● **Task to carry out**: The expected answer is the set of lines in the data below between the line holding "xor+xnor | 6" and the line holding "sky130_fd_sc_hd__a21oi_2,14,123", inclusive, written out exactly.

● **Material to process**:
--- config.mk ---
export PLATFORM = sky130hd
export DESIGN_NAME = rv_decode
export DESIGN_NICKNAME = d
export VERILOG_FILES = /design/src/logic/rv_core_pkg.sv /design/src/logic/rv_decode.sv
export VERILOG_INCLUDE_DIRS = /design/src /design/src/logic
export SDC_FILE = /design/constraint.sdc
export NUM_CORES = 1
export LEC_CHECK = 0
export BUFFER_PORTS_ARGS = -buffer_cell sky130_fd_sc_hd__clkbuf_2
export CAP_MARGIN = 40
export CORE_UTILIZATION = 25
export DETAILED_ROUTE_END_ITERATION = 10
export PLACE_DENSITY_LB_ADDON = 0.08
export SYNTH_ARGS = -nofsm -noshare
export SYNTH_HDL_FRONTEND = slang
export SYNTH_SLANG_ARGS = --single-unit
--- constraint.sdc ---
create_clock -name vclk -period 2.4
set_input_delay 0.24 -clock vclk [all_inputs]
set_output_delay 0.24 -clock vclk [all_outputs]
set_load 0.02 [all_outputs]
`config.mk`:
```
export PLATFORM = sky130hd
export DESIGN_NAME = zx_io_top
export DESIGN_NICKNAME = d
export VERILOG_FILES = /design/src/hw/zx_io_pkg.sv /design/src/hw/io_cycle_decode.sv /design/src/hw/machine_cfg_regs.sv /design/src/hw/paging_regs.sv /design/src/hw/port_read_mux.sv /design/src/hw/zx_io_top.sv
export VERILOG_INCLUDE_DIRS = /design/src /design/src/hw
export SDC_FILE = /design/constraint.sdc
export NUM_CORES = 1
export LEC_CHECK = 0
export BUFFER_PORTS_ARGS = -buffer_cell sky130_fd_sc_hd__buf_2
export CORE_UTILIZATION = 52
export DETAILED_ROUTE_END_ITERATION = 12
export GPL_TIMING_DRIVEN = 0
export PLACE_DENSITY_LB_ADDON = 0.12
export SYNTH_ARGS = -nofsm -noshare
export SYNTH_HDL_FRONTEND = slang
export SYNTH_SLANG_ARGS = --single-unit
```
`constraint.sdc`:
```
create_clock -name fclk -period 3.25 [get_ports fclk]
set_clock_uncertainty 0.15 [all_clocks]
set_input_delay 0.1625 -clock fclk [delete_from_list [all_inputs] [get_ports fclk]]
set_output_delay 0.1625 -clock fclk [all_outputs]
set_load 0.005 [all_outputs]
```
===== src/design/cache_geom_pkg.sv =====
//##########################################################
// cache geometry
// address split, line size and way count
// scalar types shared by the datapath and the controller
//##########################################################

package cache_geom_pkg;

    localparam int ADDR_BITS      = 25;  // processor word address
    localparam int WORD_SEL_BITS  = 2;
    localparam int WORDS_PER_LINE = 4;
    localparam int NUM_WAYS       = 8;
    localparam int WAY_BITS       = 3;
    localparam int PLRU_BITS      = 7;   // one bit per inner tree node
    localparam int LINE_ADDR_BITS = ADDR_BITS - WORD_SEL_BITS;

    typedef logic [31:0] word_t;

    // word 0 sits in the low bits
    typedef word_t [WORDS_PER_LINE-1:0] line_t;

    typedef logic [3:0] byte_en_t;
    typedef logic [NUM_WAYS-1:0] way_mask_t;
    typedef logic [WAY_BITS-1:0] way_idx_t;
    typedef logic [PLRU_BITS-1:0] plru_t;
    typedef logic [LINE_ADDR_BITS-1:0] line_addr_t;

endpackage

==

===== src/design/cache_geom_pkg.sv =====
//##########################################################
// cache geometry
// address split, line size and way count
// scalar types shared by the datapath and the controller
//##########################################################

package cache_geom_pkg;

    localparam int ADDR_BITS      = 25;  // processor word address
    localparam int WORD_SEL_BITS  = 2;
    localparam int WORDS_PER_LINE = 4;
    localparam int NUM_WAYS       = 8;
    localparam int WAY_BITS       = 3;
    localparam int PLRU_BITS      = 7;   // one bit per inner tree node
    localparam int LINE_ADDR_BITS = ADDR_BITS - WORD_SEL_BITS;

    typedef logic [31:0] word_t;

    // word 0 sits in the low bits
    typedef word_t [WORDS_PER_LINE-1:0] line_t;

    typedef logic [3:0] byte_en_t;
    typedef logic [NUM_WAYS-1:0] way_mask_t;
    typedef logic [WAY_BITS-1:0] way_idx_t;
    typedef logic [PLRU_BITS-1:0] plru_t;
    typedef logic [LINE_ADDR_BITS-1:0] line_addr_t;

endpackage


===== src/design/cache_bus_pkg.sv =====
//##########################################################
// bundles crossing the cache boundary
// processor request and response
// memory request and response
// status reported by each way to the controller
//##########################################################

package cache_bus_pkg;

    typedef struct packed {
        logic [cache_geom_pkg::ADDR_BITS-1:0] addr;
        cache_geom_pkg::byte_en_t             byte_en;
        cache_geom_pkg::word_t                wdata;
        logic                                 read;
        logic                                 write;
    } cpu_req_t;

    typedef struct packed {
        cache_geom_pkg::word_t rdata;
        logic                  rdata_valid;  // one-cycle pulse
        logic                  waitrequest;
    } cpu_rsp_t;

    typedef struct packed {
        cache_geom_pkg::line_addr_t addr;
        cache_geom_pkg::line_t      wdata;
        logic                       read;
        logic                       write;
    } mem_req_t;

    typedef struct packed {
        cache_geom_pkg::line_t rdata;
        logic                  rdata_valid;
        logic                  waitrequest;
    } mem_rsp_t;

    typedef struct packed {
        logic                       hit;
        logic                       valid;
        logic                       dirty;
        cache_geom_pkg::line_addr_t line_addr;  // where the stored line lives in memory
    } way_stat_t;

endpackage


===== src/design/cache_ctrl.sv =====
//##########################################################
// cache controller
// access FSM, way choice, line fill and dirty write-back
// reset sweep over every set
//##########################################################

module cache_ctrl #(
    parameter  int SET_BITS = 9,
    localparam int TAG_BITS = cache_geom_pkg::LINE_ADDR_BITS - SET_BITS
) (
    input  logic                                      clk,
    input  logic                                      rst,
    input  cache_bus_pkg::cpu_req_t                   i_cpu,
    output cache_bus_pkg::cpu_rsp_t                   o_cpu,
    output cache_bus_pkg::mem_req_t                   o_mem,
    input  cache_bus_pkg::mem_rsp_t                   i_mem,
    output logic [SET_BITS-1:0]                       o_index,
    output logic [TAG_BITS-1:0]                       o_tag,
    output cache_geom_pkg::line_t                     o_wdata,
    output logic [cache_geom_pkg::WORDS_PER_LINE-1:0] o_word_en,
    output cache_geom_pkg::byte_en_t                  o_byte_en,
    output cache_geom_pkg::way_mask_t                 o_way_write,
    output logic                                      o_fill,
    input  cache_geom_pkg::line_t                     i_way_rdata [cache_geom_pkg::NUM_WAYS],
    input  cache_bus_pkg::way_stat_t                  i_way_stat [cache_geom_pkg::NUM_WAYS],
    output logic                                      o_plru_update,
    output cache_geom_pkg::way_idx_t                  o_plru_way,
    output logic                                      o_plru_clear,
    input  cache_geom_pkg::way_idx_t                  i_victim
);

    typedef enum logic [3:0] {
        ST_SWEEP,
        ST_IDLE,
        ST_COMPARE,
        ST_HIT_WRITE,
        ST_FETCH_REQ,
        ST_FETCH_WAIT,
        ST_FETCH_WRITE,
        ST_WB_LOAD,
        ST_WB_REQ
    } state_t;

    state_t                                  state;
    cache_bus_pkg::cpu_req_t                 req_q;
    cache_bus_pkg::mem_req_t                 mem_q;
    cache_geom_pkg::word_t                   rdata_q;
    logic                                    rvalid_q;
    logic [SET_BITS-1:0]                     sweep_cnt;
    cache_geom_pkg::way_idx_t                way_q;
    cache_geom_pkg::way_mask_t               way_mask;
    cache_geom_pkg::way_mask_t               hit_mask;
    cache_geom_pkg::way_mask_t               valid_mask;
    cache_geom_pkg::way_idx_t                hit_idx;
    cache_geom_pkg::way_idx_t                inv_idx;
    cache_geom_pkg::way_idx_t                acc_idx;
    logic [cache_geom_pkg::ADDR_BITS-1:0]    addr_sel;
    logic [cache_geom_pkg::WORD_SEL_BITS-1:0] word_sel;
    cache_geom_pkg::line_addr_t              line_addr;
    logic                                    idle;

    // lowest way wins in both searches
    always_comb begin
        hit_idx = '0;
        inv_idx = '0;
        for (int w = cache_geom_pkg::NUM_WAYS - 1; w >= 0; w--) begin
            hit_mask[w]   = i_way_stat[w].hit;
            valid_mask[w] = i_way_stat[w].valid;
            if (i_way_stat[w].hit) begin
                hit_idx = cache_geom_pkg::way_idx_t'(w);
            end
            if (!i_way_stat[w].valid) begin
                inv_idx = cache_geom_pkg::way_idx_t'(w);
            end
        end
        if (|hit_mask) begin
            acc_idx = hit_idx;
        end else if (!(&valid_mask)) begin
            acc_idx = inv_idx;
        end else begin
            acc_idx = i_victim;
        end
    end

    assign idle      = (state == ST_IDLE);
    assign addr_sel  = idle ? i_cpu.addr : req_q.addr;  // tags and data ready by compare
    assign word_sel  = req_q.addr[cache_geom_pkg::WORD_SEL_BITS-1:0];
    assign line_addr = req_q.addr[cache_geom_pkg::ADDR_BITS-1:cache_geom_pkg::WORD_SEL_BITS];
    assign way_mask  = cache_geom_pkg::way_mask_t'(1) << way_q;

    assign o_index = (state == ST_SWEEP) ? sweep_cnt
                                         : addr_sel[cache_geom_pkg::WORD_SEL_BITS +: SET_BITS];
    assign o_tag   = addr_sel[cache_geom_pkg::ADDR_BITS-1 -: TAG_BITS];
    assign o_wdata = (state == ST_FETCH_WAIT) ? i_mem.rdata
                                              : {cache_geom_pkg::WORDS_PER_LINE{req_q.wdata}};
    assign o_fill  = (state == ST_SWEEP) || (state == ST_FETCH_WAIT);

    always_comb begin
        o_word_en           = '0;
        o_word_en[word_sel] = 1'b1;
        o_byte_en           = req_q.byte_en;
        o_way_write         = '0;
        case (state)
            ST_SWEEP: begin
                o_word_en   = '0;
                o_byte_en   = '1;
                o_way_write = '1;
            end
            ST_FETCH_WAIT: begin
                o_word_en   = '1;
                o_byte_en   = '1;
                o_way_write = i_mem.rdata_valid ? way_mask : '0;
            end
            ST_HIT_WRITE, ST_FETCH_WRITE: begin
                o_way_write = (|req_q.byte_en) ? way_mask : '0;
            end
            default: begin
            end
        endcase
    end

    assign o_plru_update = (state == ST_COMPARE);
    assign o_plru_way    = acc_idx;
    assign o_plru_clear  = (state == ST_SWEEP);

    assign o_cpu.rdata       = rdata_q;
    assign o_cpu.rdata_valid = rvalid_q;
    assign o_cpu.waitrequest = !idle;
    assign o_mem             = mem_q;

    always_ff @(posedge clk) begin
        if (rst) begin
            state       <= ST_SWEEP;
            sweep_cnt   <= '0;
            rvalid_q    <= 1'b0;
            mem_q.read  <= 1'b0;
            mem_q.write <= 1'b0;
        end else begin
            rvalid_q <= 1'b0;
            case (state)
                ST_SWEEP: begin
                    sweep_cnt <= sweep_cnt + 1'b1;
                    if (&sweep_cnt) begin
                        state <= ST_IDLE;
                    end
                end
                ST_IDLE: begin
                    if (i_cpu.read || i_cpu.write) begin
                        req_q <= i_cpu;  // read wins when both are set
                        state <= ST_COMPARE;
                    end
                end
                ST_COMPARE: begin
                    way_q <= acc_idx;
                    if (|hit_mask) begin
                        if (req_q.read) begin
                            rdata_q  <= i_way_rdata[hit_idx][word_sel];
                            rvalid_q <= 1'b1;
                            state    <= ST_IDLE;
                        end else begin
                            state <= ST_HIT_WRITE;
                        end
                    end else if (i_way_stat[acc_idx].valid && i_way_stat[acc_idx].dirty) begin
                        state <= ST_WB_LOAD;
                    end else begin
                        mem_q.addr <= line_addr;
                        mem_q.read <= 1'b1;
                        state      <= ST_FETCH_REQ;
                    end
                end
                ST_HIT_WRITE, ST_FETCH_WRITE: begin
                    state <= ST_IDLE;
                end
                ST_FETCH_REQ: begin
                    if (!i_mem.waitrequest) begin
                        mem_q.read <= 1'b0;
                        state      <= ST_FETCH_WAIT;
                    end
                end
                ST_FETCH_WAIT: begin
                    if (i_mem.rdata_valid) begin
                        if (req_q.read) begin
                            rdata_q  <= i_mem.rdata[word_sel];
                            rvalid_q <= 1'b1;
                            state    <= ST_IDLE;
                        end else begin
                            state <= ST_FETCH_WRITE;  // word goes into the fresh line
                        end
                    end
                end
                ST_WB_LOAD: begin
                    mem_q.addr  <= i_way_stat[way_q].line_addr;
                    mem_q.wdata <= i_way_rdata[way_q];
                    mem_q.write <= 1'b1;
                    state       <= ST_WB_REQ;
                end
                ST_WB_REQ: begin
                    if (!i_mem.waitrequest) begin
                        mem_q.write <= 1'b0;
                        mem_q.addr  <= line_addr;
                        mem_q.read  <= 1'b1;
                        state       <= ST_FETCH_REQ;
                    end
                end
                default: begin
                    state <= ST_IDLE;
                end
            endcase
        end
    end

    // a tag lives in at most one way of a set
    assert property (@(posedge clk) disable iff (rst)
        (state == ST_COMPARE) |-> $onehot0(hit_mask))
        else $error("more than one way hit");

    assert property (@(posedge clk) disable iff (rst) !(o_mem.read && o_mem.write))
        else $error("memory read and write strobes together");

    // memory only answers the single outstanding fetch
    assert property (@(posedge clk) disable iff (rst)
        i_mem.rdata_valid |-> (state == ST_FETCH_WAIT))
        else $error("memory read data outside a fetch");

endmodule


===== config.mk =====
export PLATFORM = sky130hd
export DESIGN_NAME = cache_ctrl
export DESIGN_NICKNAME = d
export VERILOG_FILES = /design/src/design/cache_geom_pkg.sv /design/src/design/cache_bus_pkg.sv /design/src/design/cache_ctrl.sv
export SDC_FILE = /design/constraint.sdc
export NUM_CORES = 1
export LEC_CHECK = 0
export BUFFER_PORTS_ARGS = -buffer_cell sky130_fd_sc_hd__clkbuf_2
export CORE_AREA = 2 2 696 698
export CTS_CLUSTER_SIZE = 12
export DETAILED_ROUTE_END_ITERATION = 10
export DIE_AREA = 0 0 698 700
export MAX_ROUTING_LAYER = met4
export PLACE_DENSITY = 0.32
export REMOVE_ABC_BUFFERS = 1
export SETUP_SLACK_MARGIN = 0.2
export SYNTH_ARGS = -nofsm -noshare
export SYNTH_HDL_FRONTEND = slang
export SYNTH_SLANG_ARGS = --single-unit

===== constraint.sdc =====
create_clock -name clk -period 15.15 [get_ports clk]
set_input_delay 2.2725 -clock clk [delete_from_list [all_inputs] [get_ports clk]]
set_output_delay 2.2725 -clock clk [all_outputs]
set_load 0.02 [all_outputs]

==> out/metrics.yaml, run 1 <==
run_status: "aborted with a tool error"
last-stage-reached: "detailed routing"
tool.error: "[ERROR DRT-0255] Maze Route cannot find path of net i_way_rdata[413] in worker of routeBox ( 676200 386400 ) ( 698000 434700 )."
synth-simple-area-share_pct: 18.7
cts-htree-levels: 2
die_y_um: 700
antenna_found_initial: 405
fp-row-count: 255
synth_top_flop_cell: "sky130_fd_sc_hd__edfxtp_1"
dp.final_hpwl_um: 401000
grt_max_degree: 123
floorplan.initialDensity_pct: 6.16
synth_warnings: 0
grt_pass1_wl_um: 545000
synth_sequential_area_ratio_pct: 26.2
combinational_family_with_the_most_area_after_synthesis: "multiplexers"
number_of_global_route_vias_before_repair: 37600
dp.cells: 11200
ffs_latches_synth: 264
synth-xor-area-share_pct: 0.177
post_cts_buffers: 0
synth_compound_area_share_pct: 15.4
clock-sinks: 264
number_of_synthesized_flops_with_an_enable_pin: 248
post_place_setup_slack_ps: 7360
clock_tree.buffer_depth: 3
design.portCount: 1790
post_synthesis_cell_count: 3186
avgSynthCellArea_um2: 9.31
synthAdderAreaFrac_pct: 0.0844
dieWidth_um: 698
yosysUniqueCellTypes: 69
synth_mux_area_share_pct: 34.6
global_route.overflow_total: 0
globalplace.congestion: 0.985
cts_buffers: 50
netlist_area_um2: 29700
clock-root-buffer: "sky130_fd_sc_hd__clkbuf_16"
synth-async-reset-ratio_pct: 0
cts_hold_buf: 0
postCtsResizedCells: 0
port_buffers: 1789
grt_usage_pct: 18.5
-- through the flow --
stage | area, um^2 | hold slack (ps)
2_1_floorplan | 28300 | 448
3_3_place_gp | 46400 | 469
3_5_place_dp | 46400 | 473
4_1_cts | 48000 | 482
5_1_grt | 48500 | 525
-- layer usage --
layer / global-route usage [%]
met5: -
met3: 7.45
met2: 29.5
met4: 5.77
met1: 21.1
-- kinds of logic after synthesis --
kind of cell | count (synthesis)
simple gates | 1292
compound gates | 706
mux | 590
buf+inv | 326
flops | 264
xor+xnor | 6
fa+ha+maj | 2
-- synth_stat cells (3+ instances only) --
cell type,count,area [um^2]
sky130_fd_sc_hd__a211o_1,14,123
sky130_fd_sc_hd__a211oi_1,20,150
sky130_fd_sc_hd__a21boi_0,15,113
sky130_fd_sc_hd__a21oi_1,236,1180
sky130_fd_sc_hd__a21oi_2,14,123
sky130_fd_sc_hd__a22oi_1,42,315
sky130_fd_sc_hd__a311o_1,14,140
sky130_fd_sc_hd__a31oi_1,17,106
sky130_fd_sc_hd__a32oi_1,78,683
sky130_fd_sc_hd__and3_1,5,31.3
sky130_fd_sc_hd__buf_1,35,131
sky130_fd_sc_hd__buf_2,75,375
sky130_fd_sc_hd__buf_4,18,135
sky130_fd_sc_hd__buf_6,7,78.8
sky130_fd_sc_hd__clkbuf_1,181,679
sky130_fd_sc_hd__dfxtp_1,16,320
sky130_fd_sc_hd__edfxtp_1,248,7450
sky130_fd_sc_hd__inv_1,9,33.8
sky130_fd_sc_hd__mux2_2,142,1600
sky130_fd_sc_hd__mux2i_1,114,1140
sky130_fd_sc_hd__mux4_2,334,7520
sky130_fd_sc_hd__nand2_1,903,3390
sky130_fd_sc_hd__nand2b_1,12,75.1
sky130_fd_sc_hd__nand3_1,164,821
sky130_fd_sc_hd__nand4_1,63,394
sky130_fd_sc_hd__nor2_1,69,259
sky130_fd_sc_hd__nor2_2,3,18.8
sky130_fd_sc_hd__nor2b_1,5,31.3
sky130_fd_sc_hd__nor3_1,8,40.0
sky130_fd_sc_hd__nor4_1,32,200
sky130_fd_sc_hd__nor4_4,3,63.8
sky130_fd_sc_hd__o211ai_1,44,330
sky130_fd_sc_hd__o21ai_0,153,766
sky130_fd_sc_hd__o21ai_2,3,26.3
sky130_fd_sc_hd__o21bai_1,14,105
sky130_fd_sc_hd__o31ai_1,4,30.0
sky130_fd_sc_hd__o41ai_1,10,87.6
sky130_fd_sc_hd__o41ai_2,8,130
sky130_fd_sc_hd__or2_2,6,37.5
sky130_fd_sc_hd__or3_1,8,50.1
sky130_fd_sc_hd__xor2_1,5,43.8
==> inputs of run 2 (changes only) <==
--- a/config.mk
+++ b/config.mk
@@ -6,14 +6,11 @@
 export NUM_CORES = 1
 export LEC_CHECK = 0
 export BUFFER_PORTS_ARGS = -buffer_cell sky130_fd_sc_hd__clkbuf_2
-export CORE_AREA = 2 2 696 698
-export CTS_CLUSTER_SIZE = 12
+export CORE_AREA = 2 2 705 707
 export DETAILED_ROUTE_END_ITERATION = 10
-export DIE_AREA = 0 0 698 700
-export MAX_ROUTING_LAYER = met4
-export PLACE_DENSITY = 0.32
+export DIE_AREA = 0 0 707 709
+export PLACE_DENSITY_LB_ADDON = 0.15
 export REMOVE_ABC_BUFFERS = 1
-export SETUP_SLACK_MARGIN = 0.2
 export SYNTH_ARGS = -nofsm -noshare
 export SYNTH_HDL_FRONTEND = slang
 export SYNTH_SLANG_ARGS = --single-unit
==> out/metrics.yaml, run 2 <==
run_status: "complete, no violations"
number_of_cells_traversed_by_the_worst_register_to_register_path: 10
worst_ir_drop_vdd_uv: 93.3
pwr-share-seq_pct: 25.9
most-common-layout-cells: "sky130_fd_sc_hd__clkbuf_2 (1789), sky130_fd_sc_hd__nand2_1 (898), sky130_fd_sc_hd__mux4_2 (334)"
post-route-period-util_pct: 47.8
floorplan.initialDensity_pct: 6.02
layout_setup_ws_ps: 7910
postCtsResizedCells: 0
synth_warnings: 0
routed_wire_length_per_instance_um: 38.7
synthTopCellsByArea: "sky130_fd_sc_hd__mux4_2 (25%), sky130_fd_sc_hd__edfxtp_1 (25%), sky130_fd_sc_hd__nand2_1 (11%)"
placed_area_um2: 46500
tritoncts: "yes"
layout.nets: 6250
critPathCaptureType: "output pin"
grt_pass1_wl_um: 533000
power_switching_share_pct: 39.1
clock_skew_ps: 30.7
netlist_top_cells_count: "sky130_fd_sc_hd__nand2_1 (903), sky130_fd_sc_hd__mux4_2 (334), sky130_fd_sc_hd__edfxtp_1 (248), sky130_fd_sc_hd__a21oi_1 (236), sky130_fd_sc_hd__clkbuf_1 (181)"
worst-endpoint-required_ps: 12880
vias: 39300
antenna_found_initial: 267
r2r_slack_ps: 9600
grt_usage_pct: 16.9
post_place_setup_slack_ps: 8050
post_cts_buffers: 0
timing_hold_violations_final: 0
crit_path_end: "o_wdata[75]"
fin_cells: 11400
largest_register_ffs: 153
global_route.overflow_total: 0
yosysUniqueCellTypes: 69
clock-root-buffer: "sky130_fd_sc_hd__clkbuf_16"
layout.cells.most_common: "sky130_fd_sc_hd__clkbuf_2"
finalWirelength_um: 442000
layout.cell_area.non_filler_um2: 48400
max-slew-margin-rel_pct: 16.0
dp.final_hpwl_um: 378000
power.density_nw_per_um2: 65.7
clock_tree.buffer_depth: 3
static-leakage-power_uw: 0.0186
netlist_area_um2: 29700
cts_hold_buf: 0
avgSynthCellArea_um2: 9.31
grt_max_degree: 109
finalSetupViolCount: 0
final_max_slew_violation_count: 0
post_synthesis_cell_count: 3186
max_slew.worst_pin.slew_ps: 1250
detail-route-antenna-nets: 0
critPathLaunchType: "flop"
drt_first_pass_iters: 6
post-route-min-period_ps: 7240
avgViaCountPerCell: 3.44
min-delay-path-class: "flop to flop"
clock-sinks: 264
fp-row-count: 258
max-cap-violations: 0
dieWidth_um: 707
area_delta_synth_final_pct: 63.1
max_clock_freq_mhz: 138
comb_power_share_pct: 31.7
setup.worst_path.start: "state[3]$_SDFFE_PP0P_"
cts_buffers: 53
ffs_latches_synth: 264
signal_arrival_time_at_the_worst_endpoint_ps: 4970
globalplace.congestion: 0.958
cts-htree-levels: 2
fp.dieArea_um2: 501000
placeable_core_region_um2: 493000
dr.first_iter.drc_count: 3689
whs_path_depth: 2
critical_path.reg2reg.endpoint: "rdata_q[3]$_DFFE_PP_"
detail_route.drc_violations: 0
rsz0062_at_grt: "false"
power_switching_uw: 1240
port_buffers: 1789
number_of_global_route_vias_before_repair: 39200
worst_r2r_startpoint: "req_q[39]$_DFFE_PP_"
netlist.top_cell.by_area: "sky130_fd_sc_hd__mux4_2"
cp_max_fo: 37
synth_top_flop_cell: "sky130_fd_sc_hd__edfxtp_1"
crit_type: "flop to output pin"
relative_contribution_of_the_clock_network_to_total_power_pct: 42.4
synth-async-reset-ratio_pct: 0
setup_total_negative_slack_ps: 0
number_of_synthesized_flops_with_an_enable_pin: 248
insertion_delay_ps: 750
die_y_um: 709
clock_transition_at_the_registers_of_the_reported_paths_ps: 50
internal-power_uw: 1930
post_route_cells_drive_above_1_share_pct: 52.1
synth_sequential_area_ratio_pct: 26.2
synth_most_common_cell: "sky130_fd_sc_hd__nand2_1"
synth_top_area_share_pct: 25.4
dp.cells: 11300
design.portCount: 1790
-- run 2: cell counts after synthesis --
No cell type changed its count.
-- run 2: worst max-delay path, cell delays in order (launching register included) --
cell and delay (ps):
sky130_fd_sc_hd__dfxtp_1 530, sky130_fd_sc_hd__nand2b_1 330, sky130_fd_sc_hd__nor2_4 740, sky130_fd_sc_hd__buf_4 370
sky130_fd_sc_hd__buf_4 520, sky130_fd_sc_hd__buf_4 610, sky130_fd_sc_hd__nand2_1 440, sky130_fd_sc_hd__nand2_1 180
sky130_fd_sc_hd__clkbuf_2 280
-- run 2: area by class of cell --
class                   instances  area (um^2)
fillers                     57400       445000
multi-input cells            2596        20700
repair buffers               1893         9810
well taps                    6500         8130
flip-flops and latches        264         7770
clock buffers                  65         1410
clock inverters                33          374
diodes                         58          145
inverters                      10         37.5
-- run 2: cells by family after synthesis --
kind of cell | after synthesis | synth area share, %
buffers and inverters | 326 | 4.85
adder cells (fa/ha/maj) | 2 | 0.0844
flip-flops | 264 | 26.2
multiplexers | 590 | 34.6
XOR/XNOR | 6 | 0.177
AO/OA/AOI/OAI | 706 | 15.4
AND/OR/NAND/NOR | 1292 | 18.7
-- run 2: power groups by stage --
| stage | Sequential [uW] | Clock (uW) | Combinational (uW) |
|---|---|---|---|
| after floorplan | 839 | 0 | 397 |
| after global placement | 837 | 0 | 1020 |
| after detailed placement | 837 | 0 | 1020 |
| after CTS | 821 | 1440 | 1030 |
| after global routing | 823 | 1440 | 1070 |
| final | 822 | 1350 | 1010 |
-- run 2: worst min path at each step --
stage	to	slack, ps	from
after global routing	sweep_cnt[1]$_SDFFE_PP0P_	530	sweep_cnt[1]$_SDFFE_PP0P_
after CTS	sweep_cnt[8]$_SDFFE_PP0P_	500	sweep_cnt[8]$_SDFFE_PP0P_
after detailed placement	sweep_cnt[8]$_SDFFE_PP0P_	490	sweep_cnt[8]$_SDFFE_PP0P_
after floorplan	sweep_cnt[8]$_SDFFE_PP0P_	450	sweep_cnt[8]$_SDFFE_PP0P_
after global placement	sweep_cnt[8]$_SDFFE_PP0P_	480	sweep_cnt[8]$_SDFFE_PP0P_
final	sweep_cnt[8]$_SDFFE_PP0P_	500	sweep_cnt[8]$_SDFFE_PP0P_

● **Expected answer**:
xor+xnor | 6
fa+ha+maj | 2
-- synth_stat cells (3+ instances only) --
cell type,count,area [um^2]
sky130_fd_sc_hd__a211o_1,14,123
sky130_fd_sc_hd__a211oi_1,20,150
sky130_fd_sc_hd__a21boi_0,15,113
sky130_fd_sc_hd__a21oi_1,236,1180
sky130_fd_sc_hd__a21oi_2,14,123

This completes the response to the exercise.